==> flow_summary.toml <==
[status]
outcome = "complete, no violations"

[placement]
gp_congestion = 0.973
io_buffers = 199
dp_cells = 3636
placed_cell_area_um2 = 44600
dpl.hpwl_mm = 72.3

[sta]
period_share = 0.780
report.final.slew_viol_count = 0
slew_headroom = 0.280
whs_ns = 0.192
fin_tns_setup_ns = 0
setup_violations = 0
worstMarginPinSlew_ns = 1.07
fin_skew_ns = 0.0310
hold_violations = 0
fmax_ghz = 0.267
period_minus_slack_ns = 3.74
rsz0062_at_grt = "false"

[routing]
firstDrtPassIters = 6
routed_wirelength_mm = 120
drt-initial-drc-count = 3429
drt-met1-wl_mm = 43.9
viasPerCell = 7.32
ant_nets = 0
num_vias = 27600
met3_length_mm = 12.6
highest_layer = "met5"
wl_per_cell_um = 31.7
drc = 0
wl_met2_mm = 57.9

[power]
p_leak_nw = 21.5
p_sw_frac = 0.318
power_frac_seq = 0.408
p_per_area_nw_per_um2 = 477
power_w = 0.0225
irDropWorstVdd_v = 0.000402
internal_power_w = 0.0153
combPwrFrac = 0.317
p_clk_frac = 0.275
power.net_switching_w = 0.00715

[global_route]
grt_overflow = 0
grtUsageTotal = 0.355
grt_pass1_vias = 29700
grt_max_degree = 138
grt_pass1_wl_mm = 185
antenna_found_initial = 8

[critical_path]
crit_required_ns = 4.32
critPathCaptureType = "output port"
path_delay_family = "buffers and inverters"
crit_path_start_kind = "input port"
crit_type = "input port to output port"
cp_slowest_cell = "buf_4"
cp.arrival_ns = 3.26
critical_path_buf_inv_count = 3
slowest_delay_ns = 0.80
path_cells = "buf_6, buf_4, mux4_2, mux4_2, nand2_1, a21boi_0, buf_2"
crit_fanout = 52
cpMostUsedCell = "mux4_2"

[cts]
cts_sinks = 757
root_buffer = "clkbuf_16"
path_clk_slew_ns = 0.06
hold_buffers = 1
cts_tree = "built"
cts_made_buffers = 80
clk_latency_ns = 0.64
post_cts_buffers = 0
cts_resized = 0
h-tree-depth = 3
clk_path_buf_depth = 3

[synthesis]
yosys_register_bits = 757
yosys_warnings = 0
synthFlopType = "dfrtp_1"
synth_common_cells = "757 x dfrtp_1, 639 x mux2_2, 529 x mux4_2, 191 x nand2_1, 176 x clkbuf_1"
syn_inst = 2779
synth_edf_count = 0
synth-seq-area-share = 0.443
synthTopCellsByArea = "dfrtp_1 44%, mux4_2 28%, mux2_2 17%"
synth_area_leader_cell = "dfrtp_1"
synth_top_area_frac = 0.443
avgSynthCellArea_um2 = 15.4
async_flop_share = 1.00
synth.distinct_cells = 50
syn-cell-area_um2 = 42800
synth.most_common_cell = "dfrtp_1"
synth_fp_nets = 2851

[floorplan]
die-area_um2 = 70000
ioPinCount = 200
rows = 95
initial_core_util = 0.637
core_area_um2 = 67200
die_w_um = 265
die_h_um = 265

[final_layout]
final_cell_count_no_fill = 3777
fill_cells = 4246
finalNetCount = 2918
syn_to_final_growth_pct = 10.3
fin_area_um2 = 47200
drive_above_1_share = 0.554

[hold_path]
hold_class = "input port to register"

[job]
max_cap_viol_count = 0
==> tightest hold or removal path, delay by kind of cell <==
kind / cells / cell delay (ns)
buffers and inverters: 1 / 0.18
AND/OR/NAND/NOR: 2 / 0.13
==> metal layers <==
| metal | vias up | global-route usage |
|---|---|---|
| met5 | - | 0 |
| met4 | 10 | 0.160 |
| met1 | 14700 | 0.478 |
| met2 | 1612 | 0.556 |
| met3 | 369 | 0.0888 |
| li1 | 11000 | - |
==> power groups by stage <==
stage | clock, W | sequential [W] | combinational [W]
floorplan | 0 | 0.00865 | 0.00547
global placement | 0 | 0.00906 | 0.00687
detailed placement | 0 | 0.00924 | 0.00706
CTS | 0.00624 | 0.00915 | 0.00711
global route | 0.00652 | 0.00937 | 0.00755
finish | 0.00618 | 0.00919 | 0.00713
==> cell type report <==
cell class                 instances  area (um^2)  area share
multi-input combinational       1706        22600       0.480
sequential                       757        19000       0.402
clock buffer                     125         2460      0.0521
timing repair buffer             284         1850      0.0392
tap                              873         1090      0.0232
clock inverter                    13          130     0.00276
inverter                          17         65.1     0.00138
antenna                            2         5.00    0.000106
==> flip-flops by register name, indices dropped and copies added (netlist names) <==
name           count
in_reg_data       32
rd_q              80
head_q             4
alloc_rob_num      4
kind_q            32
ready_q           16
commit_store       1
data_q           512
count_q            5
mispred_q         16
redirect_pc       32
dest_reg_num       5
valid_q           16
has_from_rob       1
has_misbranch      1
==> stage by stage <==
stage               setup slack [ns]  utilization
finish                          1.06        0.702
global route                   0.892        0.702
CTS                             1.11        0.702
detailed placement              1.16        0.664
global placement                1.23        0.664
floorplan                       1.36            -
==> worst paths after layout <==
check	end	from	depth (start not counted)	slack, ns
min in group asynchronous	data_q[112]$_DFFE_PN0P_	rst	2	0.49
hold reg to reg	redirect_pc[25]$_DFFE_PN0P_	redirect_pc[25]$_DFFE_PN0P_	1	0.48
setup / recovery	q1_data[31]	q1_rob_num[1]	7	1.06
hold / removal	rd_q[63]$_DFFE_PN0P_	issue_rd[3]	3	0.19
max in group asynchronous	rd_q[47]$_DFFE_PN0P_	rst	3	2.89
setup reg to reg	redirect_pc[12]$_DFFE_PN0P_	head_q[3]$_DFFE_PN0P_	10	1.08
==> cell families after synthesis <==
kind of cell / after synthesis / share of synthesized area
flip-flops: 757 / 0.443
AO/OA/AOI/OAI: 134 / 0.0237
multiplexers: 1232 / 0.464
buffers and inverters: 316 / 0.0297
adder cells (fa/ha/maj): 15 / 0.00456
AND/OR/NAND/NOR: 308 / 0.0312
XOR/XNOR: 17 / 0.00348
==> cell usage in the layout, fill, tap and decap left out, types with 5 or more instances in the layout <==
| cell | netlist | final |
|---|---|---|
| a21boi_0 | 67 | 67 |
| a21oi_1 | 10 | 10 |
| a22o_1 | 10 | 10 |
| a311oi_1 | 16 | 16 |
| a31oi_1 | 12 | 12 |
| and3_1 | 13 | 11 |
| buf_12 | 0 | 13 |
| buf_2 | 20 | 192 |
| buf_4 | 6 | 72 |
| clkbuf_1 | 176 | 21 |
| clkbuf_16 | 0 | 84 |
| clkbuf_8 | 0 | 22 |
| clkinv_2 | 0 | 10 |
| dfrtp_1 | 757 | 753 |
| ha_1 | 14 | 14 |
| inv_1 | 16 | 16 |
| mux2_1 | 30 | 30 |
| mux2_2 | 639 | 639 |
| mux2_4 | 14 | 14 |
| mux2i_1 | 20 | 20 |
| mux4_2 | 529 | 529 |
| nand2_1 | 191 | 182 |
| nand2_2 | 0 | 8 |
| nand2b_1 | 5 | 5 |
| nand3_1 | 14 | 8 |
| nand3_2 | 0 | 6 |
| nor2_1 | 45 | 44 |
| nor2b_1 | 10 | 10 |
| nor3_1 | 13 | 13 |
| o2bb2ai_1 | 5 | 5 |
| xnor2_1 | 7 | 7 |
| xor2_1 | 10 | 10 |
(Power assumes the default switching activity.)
## config.mk

```make
export PLATFORM = sky130hd
export DESIGN_NAME = branch_resolver
export DESIGN_NICKNAME = d
export VERILOG_FILES = /design/src/rtl/branch_resolver.sv
export SDC_FILE = /design/constraint.sdc
export NUM_CORES = 1
export LEC_CHECK = 0
export CORE_MARGIN = 2
export CORE_UTILIZATION = 53
export DETAILED_ROUTE_END_ITERATION = 10
export GPL_TIMING_DRIVEN = 0
export HOLD_SLACK_MARGIN = 0.15
export PLACE_DENSITY_LB_ADDON = 0.25
export SETUP_SLACK_MARGIN = 0.2
export SLEW_MARGIN = 0
export SYNTH_ARGS = -nofsm -noshare
export SYNTH_HDL_FRONTEND = slang
export SYNTH_SLANG_ARGS = --single-unit
```

## constraint.sdc

```tcl
create_clock -name in_clk -period 3.3 [get_ports in_clk]
set_input_delay 0.495 -clock in_clk [delete_from_list [all_inputs] [get_ports in_clk]]
set_output_delay 0.495 -clock in_clk [all_outputs]
set_load 0.01 [all_outputs]
```

## src/rtl/branch_resolver.sv

```systemverilog
// Resolves a conditional branch (direction, next PC, mispredict) and keeps retire statistics.
// Latency 1 cycle; a 2-entry skid buffer lets out_ready be registered and sustain 1 entry/cycle.
module branch_resolver #(
  parameter int DATA_WIDTH = 64,
  parameter int CNT_WIDTH  = 32
) (
  input  logic                  in_clk,
  input  logic                  in_rst_n,
  input  logic                  in_valid,
  output logic                  out_ready,
  input  logic [4:0]            in_flag,
  input  logic [2:0]            in_funct3,
  input  logic                  in_is_branch,
  input  logic                  in_pred_taken,
  input  logic [DATA_WIDTH-1:0] in_pc,
  input  logic [DATA_WIDTH-1:0] in_offset,
  input  logic                  in_flush,
  output logic                  out_valid,
  input  logic                  in_ready,
  output logic                  out_taken,
  output logic [DATA_WIDTH-1:0] out_target,
  output logic                  out_mispredict,
  output logic                  out_illegal,
  output logic [CNT_WIDTH-1:0]  out_br_count,
  output logic [CNT_WIDTH-1:0]  out_mispred_count
);

  typedef struct packed {
    logic                  is_branch;
    logic                  taken;
    logic                  mispredict;
    logic                  illegal;
    logic [DATA_WIDTH-1:0] target;
  } ent_t;

  ent_t                 m_ent, s_ent, new_ent;
  logic                 m_vld, s_vld;
  logic                 cond, illegal_code;
  logic                 accept, drain;
  logic [CNT_WIDTH-1:0] br_cnt, mp_cnt;

  // flag bits are {EQ, LT, LTU, GE, GEU}
  always_comb begin
    cond         = 1'b0;
    illegal_code = 1'b0;
    case (in_funct3)
      3'b000:  cond = in_flag[4];
      3'b001:  cond = ~in_flag[4];
      3'b100:  cond = in_flag[3];
      3'b101:  cond = in_flag[1];
      3'b110:  cond = in_flag[2];
      3'b111:  cond = in_flag[0];
      default: illegal_code = 1'b1;
    endcase
  end

  always_comb begin
    new_ent            = '0;
    new_ent.is_branch  = in_is_branch;
    new_ent.taken      = in_is_branch & cond;
    new_ent.illegal    = in_is_branch & illegal_code;
    new_ent.mispredict = in_is_branch & (new_ent.taken ^ in_pred_taken);
    new_ent.target     = new_ent.taken ? (in_pc + in_offset) : (in_pc + DATA_WIDTH'(4));
  end

  assign out_ready = ~s_vld;
  assign accept    = in_valid & out_ready & ~in_flush;
  assign drain     = m_vld & in_ready;

  // S only fills while M is stalled, so S valid implies M valid and no accept.
  always_ff @(posedge in_clk or negedge in_rst_n) begin
    if (!in_rst_n) begin
      m_vld <= 1'b0;
      s_vld <= 1'b0;
      m_ent <= '0;
      s_ent <= '0;
    end else if (in_flush) begin
      m_vld <= 1'b0;
      s_vld <= 1'b0;
    end else if (s_vld && drain) begin
      m_ent <= s_ent;
      s_vld <= 1'b0;
    end else if (accept && (!m_vld || drain)) begin
      m_ent <= new_ent;
      m_vld <= 1'b1;
    end else if (accept) begin
      s_ent <= new_ent;
      s_vld <= 1'b1;
    end else if (drain) begin
      m_vld <= 1'b0;
    end
  end

  // Statistics count retirements, so a handshake in a flush cycle still counts.
  always_ff @(posedge in_clk or negedge in_rst_n) begin
    if (!in_rst_n) begin
      br_cnt <= '0;
      mp_cnt <= '0;
    end else if (drain && m_ent.is_branch) begin
      if (br_cnt != '1) br_cnt <= br_cnt + CNT_WIDTH'(1);
      if (m_ent.mispredict && (mp_cnt != '1)) mp_cnt <= mp_cnt + CNT_WIDTH'(1);
    end
  end

  assign out_valid         = m_vld;
  assign out_taken         = m_ent.taken;
  assign out_target        = m_ent.target;
  assign out_mispredict    = m_ent.mispredict;
  assign out_illegal       = m_ent.illegal;
  assign out_br_count      = br_cnt;
  assign out_mispred_count = mp_cnt;

endmodule

```

==> flow_metrics.py <==
metrics = {
    "floorplanning": {
        "initial_util_pct": 53.8,
        "die_h_um": 169,
        "fp-row-count": 60,
        "core_region_area_mm2": 0.0268,
        "pin_count": 276,
        "die_outline_width_um": 169,
        "dieArea_mm2": 0.0285,
    },
    "timing": {
        "layout_min_cycle_time_ns": 3.11,
        "setup_violations": 0,
        "tightest_slew_ns": 0.960,
        "hold_ws_ns": 0.448,
        "report.final.hold_viol_count": 0,
        "finalClockSkew_ns": 0.0102,
        "max_fclk_mhz": 322,
        "worst_slew_margin_rel_pct": 35.5,
        "final_min_period_over_clock_period_pct": 94.1,
        "maxSlewViolCount": 0,
        "rsz0062_at_grt": "yes",
        "final.setup.tns_ns": 0,
    },
    "outcome": {
        "outcome": "completed",
    },
    "clock_network": {
        "tritoncts": "yes",
        "worst_setup_hold_path_clk_slew_ns": 0.07,
        "clkSinkCount": 202,
        "ctsLongestPathBuffers": 3,
        "clockRootBuffer": "sky130_fd_sc_hd__clkbuf_16",
        "cts_htree_levels": 1,
        "clk_latency_ns": 0.49,
        "cts-buffers-inserted": 20,
    },
    "place": {
        "place.port_buffers": 274,
        "post-dp-hpwl_mm": 36.3,
        "gp_routability_congestion": 0.950,
    },
    "yosys": {
        "yosysSeqAreaShare_pct": 35.1,
        "netlist-cell-type-count": 79,
        "syn-cell-area_mm2": 0.0144,
        "synthFlopType": "sky130_fd_sc_hd__dfrtp_1",
        "ys_seq_elements": 202,
        "yosysWarningCount": 0,
        "post_synth_inst_count": 1775,
        "number_of_enable_type_register_cells_in_the_synthesized_netlist": 0,
        "syn_nets": 1985,
        "synth-async-reset-ratio_pct": 100,
        "post_synth.cell_area_avg_um2": 8.12,
    },
    "finish": {
        "combined_area_of_the_multi_input_logic_cells_mm2": 0.00951,
        "layout.filler_cells": 2025,
        "nNetsFinal": 2332,
        "antennaDiodeCount": 0,
        "post_route_cells_drive_above_1_share_pct": 17.0,
        "seqCellArea_mm2": 0.00505,
        "finalCoreUtilization_pct": 74.1,
        "areaGrowthSynthToFinish_pct": 37.7,
    },
    "grt": {
        "grt_antenna_before_repair": 0,
        "global_route.peak_usage_layer": "met2",
        "globalRouteMet1Util_pct": 42.5,
        "grt_pass1_vias": 14000,
        "maximum_number_of_pins_on_one_net_before_global_route_repair": 108,
        "grt.met2_usage_pct": 56.1,
        "globalRouteOverflowTotal": 0,
        "grt_use_met3_pct": 2.69,
        "grt_pass1_wl_mm": 73.7,
        "grtUsageTotal_pct": 32.4,
    },
    "pwr": {
        "p_per_area_mw_per_mm2": 444,
        "p_total_uw": 8810,
        "static-leakage-power_uw": 0.00860,
        "maximum_resistive_drop_on_vdd_mv": 0.388,
    },
    "drt": {
        "postRouteWirelength_mm": 49.2,
        "routed-via-count": 14800,
        "vias_per_instance": 5.97,
        "firstDrtPassIters": 7,
        "violation_count_after_the_first_detailed_routing_iteration": 1291,
        "routedWlPerCell_um": 19.9,
        "route.antenna.remaining_nets": 0,
        "drcViolationCount": 0,
    },
    "worst_setup_path": {
        "crit_chain": "clkdlybuf4s50_1 -> ha_1 -> clkbuf_2 -> a21o_1 -> a21o_1 -> a21oi_1 -> o21ai_0 -> a21o_4 -> a41oi_4 -> nor2_2 -> a21oi_2 -> mux2i_2 -> a211oi_2 -> o31ai_2",
        "crit_path_required_time_ns": 3.70,
        "worstSetupPathType": "primary input to flip-flop",
        "worst_path_max_delay_cell": "sky130_fd_sc_hd__clkdlybuf4s50_1",
        "worst_ep_arrival_ns": 3.51,
        "cpMostUsedCell": "sky130_fd_sc_hd__a21o_1",
        "critical_path.max_stage_delay_ns": 0.46,
        "crit_path_end_kind": "flip-flop",
        "setup.worst_path.start_class": "primary input",
        "worstPathMaxFanout": 7,
    },
    "run": {
        "maximum_capacitance_violations": 0,
    },
    "min_path": {
        "worst_hold_path_type": "primary input to flip-flop",
    },
}
==> flip-flops by register name (all words and copies together), names as in the netlist <==
signal and flops:
m_ent 1, out_taken 1, out_target 64, out_mispred_count 32, s_vld 1, out_br_count 32
out_valid 1, out_mispredict 1, s_ent 68, out_illegal 1
==> per-stage QoR <==
step                      instances  setup WS, ns  area, µm²
final                          2476         0.193      19900
after global routing           2476        0.0622      19900
after CTS                      2450         0.201      19100
after detailed placement       2392         -1.13      17600
after global placement         2390         -6.43      17600
after floorplan                1775         0.208      14400
==> final timing paths <==
check                                       from                    end  slack [ns]  cells after the start
setup / recovery                   in_offset[31]         out_target[62]        0.19                     14
hold / removal                          in_ready                  s_vld        0.45                      2
setup reg to reg           out_mispred_count[14]  out_mispred_count[28]        0.38                     13
hold reg to reg                        s_ent[44]              s_ent[44]        0.47                      2
max in group asynchronous               in_rst_n              s_ent[41]        1.73                      3
min in group asynchronous               in_rst_n       out_br_count[11]        0.61                      2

### Task instructions
This task calls for each line of the material that contains "synthesis".

### Output of the task
[synthesis]
==> cell families after synthesis <==
kind of cell / after synthesis / share of synthesized area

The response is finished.